A splitting algorithm for constrained optimization problems with parabolic equations

TL;DR

This paper introduces a parallel splitting algorithm for constrained optimal control problems governed by parabolic equations, combining finite element discretization and Jacobian decomposition to enhance computational efficiency and ensure convergence.

Contribution

The paper presents a novel parallel splitting method with Jacobian decomposition for parabolic control problems, improving efficiency and providing convergence analysis.

Findings

The proposed method significantly reduces computation time.

Numerical simulations confirm the effectiveness and accuracy of the algorithm.

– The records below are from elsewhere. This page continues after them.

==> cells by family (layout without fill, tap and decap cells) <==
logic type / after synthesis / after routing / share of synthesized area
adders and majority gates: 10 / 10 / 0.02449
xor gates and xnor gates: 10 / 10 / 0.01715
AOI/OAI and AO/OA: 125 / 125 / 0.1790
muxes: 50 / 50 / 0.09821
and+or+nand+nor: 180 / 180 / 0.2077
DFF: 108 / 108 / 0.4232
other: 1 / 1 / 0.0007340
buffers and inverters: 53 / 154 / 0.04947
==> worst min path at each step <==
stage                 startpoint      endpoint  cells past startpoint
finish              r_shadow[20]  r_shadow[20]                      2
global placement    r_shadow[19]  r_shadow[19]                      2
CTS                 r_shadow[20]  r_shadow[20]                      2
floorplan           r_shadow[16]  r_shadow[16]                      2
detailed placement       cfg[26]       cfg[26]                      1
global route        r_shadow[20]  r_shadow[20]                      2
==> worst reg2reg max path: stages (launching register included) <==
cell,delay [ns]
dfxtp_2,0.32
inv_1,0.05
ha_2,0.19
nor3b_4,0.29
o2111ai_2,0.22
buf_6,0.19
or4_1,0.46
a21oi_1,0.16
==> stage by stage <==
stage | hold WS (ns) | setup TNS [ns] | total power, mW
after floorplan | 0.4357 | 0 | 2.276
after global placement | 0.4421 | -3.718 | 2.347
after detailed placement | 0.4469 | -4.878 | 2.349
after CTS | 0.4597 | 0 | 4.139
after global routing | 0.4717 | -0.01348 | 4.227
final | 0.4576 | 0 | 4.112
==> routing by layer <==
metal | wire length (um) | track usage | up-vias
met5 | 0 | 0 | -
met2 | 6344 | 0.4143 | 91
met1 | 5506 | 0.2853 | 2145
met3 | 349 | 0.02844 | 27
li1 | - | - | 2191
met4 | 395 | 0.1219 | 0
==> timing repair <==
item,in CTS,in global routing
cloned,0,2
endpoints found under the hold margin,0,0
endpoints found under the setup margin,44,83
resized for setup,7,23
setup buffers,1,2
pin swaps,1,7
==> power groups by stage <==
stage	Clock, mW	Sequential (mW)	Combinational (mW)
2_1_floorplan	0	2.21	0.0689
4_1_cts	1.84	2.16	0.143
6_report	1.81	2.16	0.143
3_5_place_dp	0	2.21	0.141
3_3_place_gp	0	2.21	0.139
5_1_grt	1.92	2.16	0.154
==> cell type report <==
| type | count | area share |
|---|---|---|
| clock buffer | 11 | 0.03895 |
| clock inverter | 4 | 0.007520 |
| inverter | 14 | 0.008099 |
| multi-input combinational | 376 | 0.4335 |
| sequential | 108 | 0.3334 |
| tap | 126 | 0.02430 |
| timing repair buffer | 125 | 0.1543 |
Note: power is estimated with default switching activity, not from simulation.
`src/rtl/pipeline_hazard_ctrl_if.sv`:
```
// Hazard-control bus between the pipeline datapath and pipeline_hazard_ctrl.
// The datapath side (master) supplies ID/EX/MEM status; the controller side
// (slave) returns stall/flush strobes, forwarding selects and the stall counter.
interface pipeline_hazard_ctrl_if;
  logic        id_valid;
  logic [4:0]  id_rs1;
  logic [4:0]  id_rs2;
  logic        id_use_rs1;
  logic        id_use_rs2;
  logic [4:0]  id_rd;
  logic        id_we_reg;
  logic        id_mem_read;
  logic        ex_branch_taken;
  logic        mem_busy;

  logic        pc_stall;
  logic        IFIDstall;
  logic        IFIDflush;
  logic        IDEXstall;
  logic        IDEXflush;
  logic        EXMEMstall;
  logic [1:0]  rs1_forwarding;
  logic [1:0]  rs2_forwarding;
  logic [31:0] stall_cycles;

  modport master (
    output id_valid, id_rs1, id_rs2, id_use_rs1, id_use_rs2, id_rd,
           id_we_reg, id_mem_read, ex_branch_taken, mem_busy,
    input  pc_stall, IFIDstall, IFIDflush, IDEXstall, IDEXflush, EXMEMstall,
           rs1_forwarding, rs2_forwarding, stall_cycles
  );

  modport slave (
    input  id_valid, id_rs1, id_rs2, id_use_rs1, id_use_rs2, id_rd,
           id_we_reg, id_mem_read, ex_branch_taken, mem_busy,
    output pc_stall, IFIDstall, IFIDflush, IDEXstall, IDEXflush, EXMEMstall,
           rs1_forwarding, rs2_forwarding, stall_cycles
  );
endinterface

```
`src/rtl/pipeline_hazard_ctrl.sv`:
```
// Pipeline hazard controller for a 5-stage in-order core.
// Tracks shadow copies of the EX and MEM destination records, detects
// load-use hazards, sequences branch redirects (including those that arrive
// while data memory is busy) and produces registered forwarding selects.
module pipeline_hazard_ctrl (
  input  logic                   clk,
  input  logic                   rstn,
  pipeline_hazard_ctrl_if.slave  hz
);

  localparam logic [1:0] ST_RUN       = 2'd0;
  localparam logic [1:0] ST_LU_BUBBLE = 2'd1;
  localparam logic [1:0] ST_MEM_WAIT  = 2'd2;
  localparam logic [1:0] ST_REDIRECT  = 2'd3;

  localparam logic [1:0] FWD_RF  = 2'b00;
  localparam logic [1:0] FWD_EX  = 2'b01;
  localparam logic [1:0] FWD_MEM = 2'b10;

  logic [1:0]  state;
  logic [1:0]  state_nxt;
  logic        br_pending;

  // Shadow stage records
  logic [4:0]  ex_rd;
  logic        ex_we;
  logic        ex_load;
  logic [4:0]  mem_rd;
  logic        mem_we;

  logic [1:0]  rs1_fwd;
  logic [1:0]  rs2_fwd;
  logic [31:0] stall_cnt;

  logic        freeze;
  logic        redirect;
  logic        load_use;
  logic        ex_hit;
  logic        pc_hold;
  logic        idex_flush;

  // Source select for one operand of the instruction moving into EX.
  // The youngest producer (EX) wins over the older one (MEM); x0 never forwards.
  function automatic logic [1:0] fwd_sel(
    input logic       used,
    input logic [4:0] rs,
    input logic [4:0] e_rd,
    input logic       e_we,
    input logic [4:0] m_rd,
    input logic       m_we
  );
    if (!used || rs == 5'd0)        return FWD_RF;
    else if (e_we && e_rd == rs)    return FWD_EX;
    else if (m_we && m_rd == rs)    return FWD_MEM;
    else                            return FWD_RF;
  endfunction

  // Hazard decode: freeze beats redirect beats load-use.
  always_comb begin
    freeze   = hz.mem_busy;
    // A redirect is honoured in RUN, LU_BUBBLE and the MEM_WAIT exit cycle;
    // the pending flag can only be set in MEM_WAIT.
    redirect = !freeze && (state != ST_REDIRECT) &&
               (hz.ex_branch_taken || br_pending);
    ex_hit   = (hz.id_use_rs1 && hz.id_rs1 == ex_rd) ||
               (hz.id_use_rs2 && hz.id_rs2 == ex_rd);
    load_use = !freeze && !redirect && hz.id_valid &&
               (state == ST_RUN || state == ST_MEM_WAIT) &&
               ex_load && ex_we && (ex_rd != 5'd0) && ex_hit;
    pc_hold    = freeze || load_use;
    idex_flush = redirect || load_use;
  end

  // Strobes are forced low while reset is held so the pipeline never sees a
  // stray stall or flush during reset.
  assign hz.pc_stall       = rstn & pc_hold;
  assign hz.IFIDstall      = rstn & pc_hold;
  assign hz.IDEXstall      = rstn & freeze;
  assign hz.EXMEMstall     = rstn & freeze;
  assign hz.IFIDflush      = rstn & redirect;
  assign hz.IDEXflush      = rstn & idex_flush;
  assign hz.rs1_forwarding = rs1_fwd;
  assign hz.rs2_forwarding = rs2_fwd;
  assign hz.stall_cycles   = stall_cnt;

  // Next-state selection for the hazard FSM.
  always_comb begin
    // NOTE: a default assignment first means every path drives state_nxt, so no latch is inferred.
    state_nxt = ST_RUN;
    if (freeze)        state_nxt = ST_MEM_WAIT;
    else if (redirect) state_nxt = ST_REDIRECT;
    else if (load_use) state_nxt = ST_LU_BUBBLE;
  end

  // FSM state and the branch-under-freeze pending flag.
  always_ff @(posedge clk or negedge rstn) begin
    if (!rstn) begin
      // NOTE: sequential state uses non-blocking assignments so every flop samples pre-edge values.
      state      <= ST_RUN;
      br_pending <= 1'b0;
    end else begin
      state <= state_nxt;
      if (freeze)
        br_pending <= br_pending || (hz.ex_branch_taken && state != ST_REDIRECT);
      else
        br_pending <= 1'b0;
    end
  end

  // Shadow records and forwarding selects shift only on non-frozen edges.
  always_ff @(posedge clk or negedge rstn) begin
    if (!rstn) begin
      ex_rd   <= 5'd0;
      ex_we   <= 1'b0;
      ex_load <= 1'b0;
      mem_rd  <= 5'd0;
      mem_we  <= 1'b0;
      rs1_fwd <= FWD_RF;
      rs2_fwd <= FWD_RF;
    end else if (!freeze) begin
      mem_rd <= ex_rd;
      mem_we <= ex_we;
      if (idex_flush) begin
        ex_rd   <= 5'd0;
        ex_we   <= 1'b0;
        ex_load <= 1'b0;
        rs1_fwd <= FWD_RF;
        rs2_fwd <= FWD_RF;
      end else begin
        ex_rd   <= hz.id_rd;
        ex_we   <= hz.id_we_reg;
        ex_load <= hz.id_mem_read;
        rs1_fwd <= fwd_sel(hz.id_use_rs1, hz.id_rs1, ex_rd, ex_we, mem_rd, mem_we);
        rs2_fwd <= fwd_sel(hz.id_use_rs2, hz.id_rs2, ex_rd, ex_we, mem_rd, mem_we);
      end
    end
  end

  // Saturating count of cycles in which the PC was held.
  always_ff @(posedge clk or negedge rstn) begin
    if (!rstn)
      stall_cnt <= 32'd0;
    else if (pc_hold && stall_cnt != 32'hFFFF_FFFF)
      stall_cnt <= stall_cnt + 32'd1;
  end

endmodule

```
`src/flat_wrapper.sv`:
```
// flat-port wrapper written by rule: the top's interface ports become plain ports
module pipeline_hazard_ctrl_flat 
  (clk, rstn, hz_id_valid, hz_id_rs1, hz_id_rs2, hz_id_use_rs1, hz_id_use_rs2, hz_id_rd, hz_id_we_reg, hz_id_mem_read, hz_ex_branch_taken, hz_mem_busy, hz_pc_stall, hz_IFIDstall, hz_IFIDflush, hz_IDEXstall, hz_IDEXflush, hz_EXMEMstall, hz_rs1_forwarding, hz_rs2_forwarding, hz_stall_cycles);
  pipeline_hazard_ctrl_if hz_i ();
  input  logic clk;
  input  logic rstn;
  input wire logic [$bits(hz_i.id_valid)-1:0] hz_id_valid;
  input wire logic [$bits(hz_i.id_rs1)-1:0] hz_id_rs1;
  input wire logic [$bits(hz_i.id_rs2)-1:0] hz_id_rs2;
  input wire logic [$bits(hz_i.id_use_rs1)-1:0] hz_id_use_rs1;
  input wire logic [$bits(hz_i.id_use_rs2)-1:0] hz_id_use_rs2;
  input wire logic [$bits(hz_i.id_rd)-1:0] hz_id_rd;
  input wire logic [$bits(hz_i.id_we_reg)-1:0] hz_id_we_reg;
  input wire logic [$bits(hz_i.id_mem_read)-1:0] hz_id_mem_read;
  input wire logic [$bits(hz_i.ex_branch_taken)-1:0] hz_ex_branch_taken;
  input wire logic [$bits(hz_i.mem_busy)-1:0] hz_mem_busy;
  output wire logic [$bits(hz_i.pc_stall)-1:0] hz_pc_stall;
  output wire logic [$bits(hz_i.IFIDstall)-1:0] hz_IFIDstall;
  output wire logic [$bits(hz_i.IFIDflush)-1:0] hz_IFIDflush;
  output wire logic [$bits(hz_i.IDEXstall)-1:0] hz_IDEXstall;
  output wire logic [$bits(hz_i.IDEXflush)-1:0] hz_IDEXflush;
  output wire logic [$bits(hz_i.EXMEMstall)-1:0] hz_EXMEMstall;
  output wire logic [$bits(hz_i.rs1_forwarding)-1:0] hz_rs1_forwarding;
  output wire logic [$bits(hz_i.rs2_forwarding)-1:0] hz_rs2_forwarding;
  output wire logic [$bits(hz_i.stall_cycles)-1:0] hz_stall_cycles;
  assign hz_i.id_valid = hz_id_valid;
  assign hz_i.id_rs1 = hz_id_rs1;
  assign hz_i.id_rs2 = hz_id_rs2;
  assign hz_i.id_use_rs1 = hz_id_use_rs1;
  assign hz_i.id_use_rs2 = hz_id_use_rs2;
  assign hz_i.id_rd = hz_id_rd;
  assign hz_i.id_we_reg = hz_id_we_reg;
  assign hz_i.id_mem_read = hz_id_mem_read;
  assign hz_i.ex_branch_taken = hz_ex_branch_taken;
  assign hz_i.mem_busy = hz_mem_busy;
  assign hz_pc_stall = hz_i.pc_stall;
  assign hz_IFIDstall = hz_i.IFIDstall;
  assign hz_IFIDflush = hz_i.IFIDflush;
  assign hz_IDEXstall = hz_i.IDEXstall;
  assign hz_IDEXflush = hz_i.IDEXflush;
  assign hz_EXMEMstall = hz_i.EXMEMstall;
  assign hz_rs1_forwarding = hz_i.rs1_forwarding;
  assign hz_rs2_forwarding = hz_i.rs2_forwarding;
  assign hz_stall_cycles = hz_i.stall_cycles;
  pipeline_hazard_ctrl u_core (.clk(clk), .rstn(rstn), .hz(hz_i));
endmodule
```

The approach achieves global convergence with discretization and iteration error estimates.

Abstract

In this paper, an efficient parallel splitting method is proposed for the optimal control problem with parabolic equation constraints. The linear finite element is used to approximate the state variable and the control variable in spatial direction. And the Crank-Nicolson scheme is applied to discretize the constraint equation in temporal direction. For consistency, the trapezoidal rule and midpoint rule are used to approximate the integrals with respect to the state variable and the control variable of the objective function in temporal direction, respectively. Based on the separable structure of the resulting coupled discretized optimization system, a full Jacobian decomposition method with correction is adopted to solve the decoupled subsystems in parallel, which improves the computational efficiency significantly. Moreover, the global convergence estimate is established using the discretization error by the finite element and the iteration error by the full Jacobian decomposition method with correction. Finally, numerical simulations are carried out to verify the efficiency of the proposed method.